Kubilay Atasu
IBM Research, Zurich
DEIB – Seminar Room (Building 20)
July 12th, 2018
11.00 am
Contacts:
Mariagiovanna Sami
Cristina Silvano
Research Line:
System architectures
Modern data processing systems should be capable of ingesting, storing and searching across a prodigious amount of textual information. Efficient text search encompasses both high quality of the results and the speed of execution. The Word Mover’s Distance (WMD) proposed recently by Kusner et. al., capitalises on vector representations of words to capture the semantic similarity between text documents. However, the computational cost of WMD grows cubically in the number of words in a document. Our work shows that a relaxed version of the WMD problem can be solved in linear time when operating on large sets of documents. In addition, our linear-complexity method maps well onto Graphics Processing Units (GPUs) and can be efficiently distributed across a cluster of GPUs. Our experiments on real-life datasets demonstrate 1) a performance improvement of three to four orders of magnitude with respect to an optimised WMD implementation, and 2) a marginal loss in accuracy due to the relaxation used. These results suggest that we could use the high-quality results of our method to query --- in sub-second time --- at least 100 million documents using only a modest computational infrastructure.

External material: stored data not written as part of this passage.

**src/rtl/uart_word_pkg.sv**
```systemverilog
// ---------------------------------------------------------------------------
// uart_word_pkg
// Shared types and width constants for the UART word assembler slice.
//   rx_state_t      : byte receiver FSM states
//   BYTE_W / WORD_W : widths of a received byte and an assembled word
//   SHADOW_W        : bytes 0-2 of a word waiting for the final byte
// ---------------------------------------------------------------------------
package uart_word_pkg;

   localparam int BYTE_W   = 8;
   localparam int WORD_W   = 32;
   localparam int SHADOW_W = WORD_W - BYTE_W;

   typedef enum logic [1:0] {
      IDLE  = 2'd0,
      START = 2'd1,
      DATA  = 2'd2,
      STOP  = 2'd3
   } rx_state_t;

endpackage

```
**src/rtl/uart_rx_byte.sv**
```systemverilog
// ---------------------------------------------------------------------------
// uart_rx_byte
// 8N1 UART byte receiver, LSB first.
//   clock       : system clock, rising edge
//   reset       : asynchronous active-low reset
//   rx          : raw asynchronous UART line, idle high
//   data        : last received byte (valid while byte_strobe is high)
//   byte_strobe : one-cycle pulse, stop bit sampled high
//   frame_error : one-cycle pulse, stop bit sampled low
// ---------------------------------------------------------------------------
module uart_rx_byte
   import uart_word_pkg::*;
#(
   parameter int CLKS_PER_BIT = 868
) (
   input  logic              clock,
   input  logic              reset,
   input  logic              rx,
   output logic [BYTE_W-1:0] data,
   output logic              byte_strobe,
   output logic              frame_error
);

   localparam logic [15:0] HALF_CNT = 16'(CLKS_PER_BIT / 2 - 1);
   localparam logic [15:0] FULL_CNT = 16'(CLKS_PER_BIT - 1);

   rx_state_t   state;
   logic        rx_meta;
   logic        rx_sync;
   logic        rx_prev;
   logic [15:0] baud_cnt;
   logic [2:0]  bit_idx;
   logic        stop_sample;

   // Two-flop synchronizer plus a delayed copy for start-edge detection.
   // All three idle high so that reset release never looks like a start bit.
   always_ff @(posedge clock or negedge reset) begin
      if (!reset) begin
         rx_meta <= 1'b1;
         rx_sync <= 1'b1;
         rx_prev <= 1'b1;
      end else begin
         rx_meta <= rx;
         rx_sync <= rx_meta;
         rx_prev <= rx_sync;
      end
   end

   // Receiver FSM. The start bit is re-checked at its midpoint so that short
   // low glitches fall back to IDLE; every later sample is one full bit
   // period after the previous one, which keeps all samples mid-bit.
   always_ff @(posedge clock or negedge reset) begin
      if (!reset) begin
         state    <= IDLE;
         baud_cnt <= '0;
         bit_idx  <= '0;
         data     <= '0;
      end else begin
         case (state)
            IDLE: begin
               baud_cnt <= '0;
               bit_idx  <= '0;
               if (rx_prev && !rx_sync) begin
                  state <= START;
               end
            end
            START: begin
               if (baud_cnt == HALF_CNT) begin
                  baud_cnt <= '0;
                  state    <= rx_sync ? IDLE : DATA;
               end else begin
                  baud_cnt <= baud_cnt + 16'd1;
               end
            end
            DATA: begin
               if (baud_cnt == FULL_CNT) begin
                  baud_cnt      <= '0;
                  data[bit_idx] <= rx_sync;
                  bit_idx       <= bit_idx + 3'd1;
                  if (bit_idx == 3'd7) begin
                     state <= STOP;
                  end
               end else begin
                  baud_cnt <= baud_cnt + 16'd1;
               end
            end
            STOP: begin
               if (baud_cnt == FULL_CNT) begin
                  baud_cnt <= '0;
                  state    <= IDLE;
               end else begin
                  baud_cnt <= baud_cnt + 16'd1;
               end
            end
            default: state <= IDLE;
         endcase
      end
   end

   // The stop-bit verdict is decoded straight from registered state so the
   // word register above can capture it on the very sampling edge.
   assign stop_sample = (state == STOP) && (baud_cnt == FULL_CNT);
   assign byte_strobe = stop_sample && rx_sync;
   assign frame_error = stop_sample && !rx_sync;

endmodule

```
**src/rtl/uart_word_assembler.sv**
```systemverilog
// ---------------------------------------------------------------------------
// uart_word_assembler
// Collects four UART bytes (MSB first) into a 32-bit display word.
//   clock       : system clock, rising edge
//   reset       : asynchronous active-low reset
//   rx          : raw asynchronous UART line, idle high, 8N1
//   word        : last complete word, feeds the display driver BCD_in
//   word_valid  : one-cycle pulse in the cycle word updates
//   frame_error : one-cycle pulse when a stop bit samples low
//   byte_count  : bytes held of the current partial word, 0-3
// ---------------------------------------------------------------------------
module uart_word_assembler
   import uart_word_pkg::*;
#(
   parameter int CLKS_PER_BIT = 868,
   parameter int TIMEOUT_CLKS = 868000
) (
   input  logic              clock,
   input  logic              reset,
   input  logic              rx,
   output logic [WORD_W-1:0] word,
   output logic              word_valid,
   output logic              frame_error,
   output logic [1:0]        byte_count
);

   localparam int            TO_W    = $clog2(TIMEOUT_CLKS + 1);
   localparam logic [TO_W-1:0] TO_LAST = TO_W'(TIMEOUT_CLKS - 1);

   logic [BYTE_W-1:0]   rx_data;
   logic                rx_strobe;
   logic                rx_frame_error;
   logic [SHADOW_W-1:0] shadow;
   logic [TO_W-1:0]     timeout_cnt;

   uart_rx_byte #(
      .CLKS_PER_BIT (CLKS_PER_BIT)
   ) u_rx (
      .clock       (clock),
      .reset       (reset),
      .rx          (rx),
      .data        (rx_data),
      .byte_strobe (rx_strobe),
      .frame_error (rx_frame_error)
   );

   // Word assembly. A byte strobe has priority over the timeout, so a byte
   // landing on the last timeout clock still counts. Frame errors and
   // timeouts only drop the partial word; the displayed word is untouched.
   always_ff @(posedge clock or negedge reset) begin
      if (!reset) begin
         word        <= '0;
         word_valid  <= 1'b0;
         frame_error <= 1'b0;
         byte_count  <= '0;
         shadow      <= '0;
         timeout_cnt <= '0;
      end else begin
         word_valid  <= 1'b0;
         frame_error <= 1'b0;
         if (rx_strobe) begin
            timeout_cnt <= '0;
            case (byte_count)
               2'd0: shadow[23:16] <= rx_data;
               2'd1: shadow[15:8]  <= rx_data;
               2'd2: shadow[7:0]   <= rx_data;
               default: begin
                  word       <= {shadow, rx_data};
                  word_valid <= 1'b1;
                  shadow     <= '0;
               end
            endcase
            byte_count <= byte_count + 2'd1;
         end else if (rx_frame_error) begin
            frame_error <= 1'b1;
            byte_count  <= '0;
            shadow      <= '0;
            timeout_cnt <= '0;
         end else if (byte_count != 2'd0) begin
            if (timeout_cnt == TO_LAST) begin
               byte_count  <= '0;
               shadow      <= '0;
               timeout_cnt <= '0;
            end else begin
               timeout_cnt <= timeout_cnt + 1'b1;
            end
         end else begin
            timeout_cnt <= '0;
         end
      end
   end

endmodule

```
**config.mk**
```make
export PLATFORM = sky130hd
export DESIGN_NAME = uart_word_assembler
export DESIGN_NICKNAME = d
export VERILOG_FILES = /design/src/rtl/uart_word_pkg.sv /design/src/rtl/uart_rx_byte.sv /design/src/rtl/uart_word_assembler.sv
export SDC_FILE = /design/constraint.sdc
export NUM_CORES = 1
export LEC_CHECK = 0
export CAP_MARGIN = 20
export CORE_ASPECT_RATIO = 1.75
export CORE_MARGIN = 10
export CORE_UTILIZATION = 30
export DETAILED_ROUTE_END_ITERATION = 7
export GPL_TIMING_DRIVEN = 0
export PLACE_DENSITY = 0.51
export SLEW_MARGIN = 20
export SYNTH_ARGS = -nofsm -noshare
export SYNTH_HDL_FRONTEND = slang
export SYNTH_SLANG_ARGS = --single-unit
```
**constraint.sdc**
```tcl
create_clock -name clock -period 2.85 [get_ports clock]
set_input_delay 0.285 -clock clock [delete_from_list [all_inputs] [get_ports clock]]
set_output_delay 0.285 -clock clock [all_outputs]
set_load 0.02 [all_outputs]
```
# ---- After elaboration in Yosys (flattened, before gate mapping)
# Index checks and enable logic that the tools add are counted.
dict set report totals {
  register_bits 112
  out_inout_bits 36
}
dict set report classes {
  addsub 4
  order_cmp 2
  n_eq_ne 17
  n_mux 34
  bitwise 1
  reduce_logical 25
}
# cell count
set ops {}
lappend ops {{$mux W24} 4}
lappend ops {{$mux W20} 4}
lappend ops {{$pmux W16 S3} 1}
lappend ops {{$pmux W8 S2} 3}
lappend ops {{$mux W16} 2}
lappend ops {{$add A20 B1 Y20 const B} 1}
lappend ops {{$eq A20 B20 Y1 const B} 1}
lappend ops {{$mux W2} 10}
lappend ops {{$add A16 B1 Y16 const B} 1}
lappend ops {{$eq A16 B10 Y1 const B} 1}
lappend ops {{$eq A16 B9 Y1 const B} 1}
lappend ops {{$ne A2 B1 Y1 const B} 5}
lappend ops {{$reduce_and A3 Y1} 3}
lappend ops {{$bwmux W8} 1}
lappend ops {{$pmux W2 S4} 1}
lappend ops {{$reduce_and A2 Y1} 4}
lappend ops {{$reduce_or A2 Y1} 4}
lappend ops {{$eq A2 B2 Y1 const B} 3}
lappend ops {{$ne A2 B2 Y1 const B} 3}
lappend ops {{$pmux W3 S2} 1}
lappend ops {{$reduce_bool A3 Y1} 2}
lappend ops {{$logic_and A1 B1 Y1} 5}
lappend ops {{$mux W1} 5}
lappend ops {{$reduce_and A5 Y1} 1}
lappend ops {{13 further kinds} 16}

# ---- Depth between registers and ports, before layout
dict set report logic_depth {
  depth_word 5
  ltp_mapped 8
  mapped_depth_nobuf 7
}

# ---- Cells and area by module
# From an unflattened synthesis, not the netlist that was laid out.
dict set report unflattened {
  cells_unflattened 541
  hier_area_um2 5381.4
}
# module n_inst cells_per_inst area_each_um2 seq_area_each_um2
set modules_own_cells {}
lappend modules_own_cells {uart_word_assembler 1 384 3733.6 2001.9}
lappend modules_own_cells {uart_rx_byte 1 157 1647.8 804.5}

# ---- Least setup slack after synthesis
# Ideal clock, no wire load.
dict set report synth_timing {
  kind {flip-flop to flip-flop}
  from {reg u_rx.baud_cnt[0]}
  to {reg word[10]}
  setup_ns 0.125
  arrival_ns 1.926
  slack_ns 0.799
  path_stages_with_launch 8
  path_buffers 1
  cell_sequence {dfrtp_1 ha_1 and4bb_1 and4_1 and3_2 nand2_4 buf_6 mux2_4}
}
dict set report synth_between {
  elab_chain_len 4
}
# element line
set synth_lines {}
lappend synth_lines {{from (decl)} uart_rx_byte.sv:31} ;# logic [15:0] baud_cnt;
lappend synth_lines {{from (signal assigned)} uart_rx_byte.sv:72} ;# baud_cnt <= baud_cnt + 16'd1;
lappend synth_lines {{from (signal assigned)} uart_rx_byte.sv:84} ;# baud_cnt <= baud_cnt + 16'd1;
lappend synth_lines {{from (signal assigned)} uart_rx_byte.sv:92} ;# baud_cnt <= baud_cnt + 16'd1;
lappend synth_lines {{$eq A16 B10 Y1} uart_rx_byte.sv:102} ;# assign stop_sample = (state == STOP) && (baud_cnt == FULL_CNT);
lappend synth_lines {{$logic_and A1 B1 Y1} uart_rx_byte.sv:102}
lappend synth_lines {{$logic_and A1 B1 Y1} uart_rx_byte.sv:103} ;# assign byte_strobe = stop_sample && rx_sync;
lappend synth_lines {{$reduce_and A2 Y1 (no line)} --}
lappend synth_lines {{to (signal assigned)} uart_word_assembler.sv:68} ;# word <= {shadow, rx_data};
lappend synth_lines {{to (decl)} uart_word_assembler.sv:21} ;# output logic [WORD_W-1:0] word,
# Every way passes these cells.
# A chain may end at the register's enable or synchronous reset.

# ---- Final worst setup path
dict set report layout_timing {
  from {reg u_rx.baud_cnt[0]}
  to {reg shadow[8]}
}
dict set report layout_between {
  elab_chain_len 5
  elab_cells_between_ends 10
}
# element line
set layout_lines {}
lappend layout_lines {{$eq A16 B10 Y1 *} uart_rx_byte.sv:102}
lappend layout_lines {{$logic_and A1 B1 Y1 *} uart_rx_byte.sv:102}
lappend layout_lines {{$logic_and A1 B1 Y1, on equally long branches} {uart_rx_byte.sv:103, uart_rx_byte.sv:104}}
lappend layout_lines {{$ne A2 B2 Y1 (no line), or another cell as far along} --}
lappend layout_lines {{$reduce_and A3 Y1 (no line) / $mux W24 (equally long branches)} --}
lappend layout_lines {{to (signal assigned)} uart_word_assembler.sv:65} ;# 2'd1: shadow[15:8] <= rx_data;
lappend layout_lines {{to (decl)} uart_word_assembler.sv:33} ;# logic [SHADOW_W-1:0] shadow;
# Every way passes the cells marked *; elsewhere a longest branch is shown, timed or not.

==> results.ini <==
[sta]
period_needed_ns=2.35
hold_violations=0
setup_slack_ns=0.495
tightestPinTransition_ns=0.727
max_freq_mhz=425
slew_headroom=0.515
setup_violations=0
clock_skew_ns=0.0116
hold_slack_ns=0.353
slew_violations=0
rsz0062_at_grt=no
fin_crit_sh=0.826

[power]
ir_drop_mv=0.293
p_total_mw=2.95
leakagePower_nw=2.67
powerDensity_nw_per_um2=495

[logic_synthesis]
yosys.area.top_type=dfrtp_1
synth_top_family_by_area=simple AND/OR/NAND/NOR gates
async_flop_share=1.00
synth.most_common_cell=dfrtp_1
yosysTopAreaCellShare=0.550
synth_edf_count=0
ys_ff_latch=112
synthesis.nets=399
synthMuxAreaShare=0.110
yosys.area_share.adder=0.0227
synthesis.area_um2=4960
synth_xor_area_frac=0.0530
synthSimpleGateAreaFrac=0.155
synth.distinct_cells=44
netlist_top_cells_area=dfrtp_1 (55%), mux2_4 (6.1%), a22o_1 (5.3%)
synthCells=387
synth_ff_type=dfrtp_1
yosys_warnings=0
synth-seq-area-share=0.566
synth_compound_area_frac=0.0716
postSynthAreaPerCell_um2=12.8
ys_top_cells_by_count=dfrtp_1 (109), nor2_1 (41), a22o_1 (30), mux2_4 (20), xor2_1 (17)

[global_routing]
grt_max_degree=68
grt_remaining_overflow=0
grt_use_total=0.102
antenna_found_initial=0
grt_pass1_wl_um=17900
grt_pass1_vias=3318

[routing]
avgViaCountPerCell=4.67
via_count=3109
dr.pass1.iters=4
drc=0
antenna_left=0
drt_iter0_markers=142
wire_per_inst_um=16.0
routed_wirelength_um=10600

[cts]
cts_setup_buffers=0
clkSinkCount=112
postCtsHoldBufs=1
numCtsBuffers=9
htree_levels=3
cts_root_buf=clkbuf_16
clock_latency_ns=0.35
clkSlewWorstSetupHoldPaths_ns=0.07
cts_resized=0
ctsLongestPathBuffers=2
cts_tree=done

[layout]
syn2layout_area_growth_pct=20.2
stdcell_area_um2=5960
diodes=0
drive_above_1_share=0.163
final_cells=666
final_nets=450

[critical_path]
end_kind=flip-flop
crit_fanout=8
timing.rr.start=u_rx.baud_cnt[0]$_DFF_PN0_
crit_required_ns=3.09
worst-r2r-setup-slack_ns=0.50
crit_path_start_kind=flip-flop
critPathKind=reg2reg
worstPathArrival_ns=2.59
reg2reg_depth=6
r2r_end=shadow[8]$_DFFE_PN0P_

[die]
initial_core_util=0.303
core_um2=16400
die_y_um=190
io_pins=39
die_w_um=117
die-area_um2=22300
row_count=62

[placement]
place_area_um2=5650
gp_congestion=0.737
post-dp-hpwl_um=7630
post-place-cells=650
port_buffers=38
pre_cts_ws_ns=0.465

[worst_hold_path]
min_path_cells=1
hold_class=in2reg
min_to=u_rx.rx_meta$_DFF_PN1_
min-delay-start=rx

[job]
drv_cap=0

[status]
status=finished, final reports clean

==> critical path, cell delays in order (launching register included) <==
cell and delay [ns]:
dfrtp_1 0.42, ha_1 0.25, and4bb_1 0.26, nand4_2 0.29, o31ai_2 0.44, o221ai_2 0.29, a22o_1 0.30
==> per-stage QoR <==
stage	util	TNS, ns
2_1_floorplan	-	0
3_3_place_gp	0.343	-318.30
3_5_place_dp	0.345	0
4_1_cts	0.364	0
5_1_grt	0.364	0
6_report	0.364	0
==> per-layer routing <==
| metal | vias up | GRT usage | share of wire |
|---|---|---|---|
| met5 | - | 0 | 0 |
| met4 | 0 | 0.0349 | 0.016 |
| met3 | 12 | 0.0205 | 0.029 |
| li1 | 1492 | - | - |
| met1 | 1567 | 0.114 | 0.40 |
| met2 | 38 | 0.183 | 0.55 |
==> how the worst max path moves through the flow <==
stage | from | end | cells past startpoint
finish | u_rx.baud_cnt[0]$_DFF_PN0_ | shadow[8]$_DFFE_PN0P_ | 6
floorplan | u_rx.baud_cnt[0]$_DFF_PN0_ | word[10]$_DFFE_PN0P_ | 7
global route | u_rx.baud_cnt[0]$_DFF_PN0_ | timeout_cnt[16]$_DFF_PN0_ | 8
CTS | u_rx.baud_cnt[0]$_DFF_PN0_ | shadow[10]$_DFFE_PN0P_ | 6
global placement | reset | timeout_cnt[10]$_DFF_PN0_ | 1
detailed placement | u_rx.baud_cnt[0]$_DFF_PN0_ | shadow[12]$_DFFE_PN0P_ | 6
==> cells by family after synthesis <==
group / Yosys count
and+or+nand+nor: 131
DFF: 112
muxes: 42
AOI/OAI and AO/OA: 41
xor gates and xnor gates: 30
buffers and inverters: 22
adders and majority gates: 9
==> cell type report <==
cell class	instances	area, µm²
Fill cell	1588	10400
Sequential cell	112	2810
Multi-Input combinational cell	253	2050
Timing Repair Buffer	40	419
Tap cell	224	280
Clock buffer	10	239
Buffer	11	66.3
Clock inverter	5	63.8
Inverter	11	41.3
==> cells in the final DEF (no fill, tap or decap), drive strengths merged, types with 7 or more instances in the layout <==
| master | count |
|---|---|
| nand3 | 10 |
| buf | 7 |
| xor2 | 17 |
| and3 | 7 |
| dfrtp | 109 |
| ha | 9 |
| xnor2 | 13 |
| a22o | 30 |
| clkdlybuf4s50 | 37 |
| nor2 | 42 |
| nor3 | 15 |
| inv | 13 |
| and4 | 7 |
| mux2 | 42 |
| nand2 | 17 |
| nand4 | 10 |
| clkbuf | 16 |
| nor4 | 8 |
==> where the power goes <==
part	switching (mW)	total (mW)	internal, mW
Combinational	0.0491	0.0652	0.0161
Clock	0.574	1.28	0.709
Sequential	0.00653	1.60	1.60
==> state kept, by name (all words and copies together), names as in the netlist, named ones only <==
register	cells
word	32
shadow	24
timeout_cnt	20
u_rx.baud_cnt	16
u_rx.data	8
u_rx.bit_idx	3
byte_count	2
frame_error	1
u_rx.rx_meta	1
u_rx.rx_prev	1
u_rx.rx_sync	1
u_rx.state	1
word_valid	1
No activity file was read; power rests on OpenSTA's default activity.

Dr. Kubilay Atasu joined IBM Research - Zurich in 2008 after holding research positions at Swiss Federal Institute of Technology Lausanne (EPFL) and at Imperial College London, where he worked on design automation of application-specific processors. At IBM Research, he initially contributed to the design and development of IBM's PowerEN (Edge-of-Network) processor. Later, he led the design and development of reconfigurable accelerators for high-speed text analytics. Currently, he is developing scalable algorithms and architectures for large-scale graph processing and machine learning. He is a Senior Member of IEEE.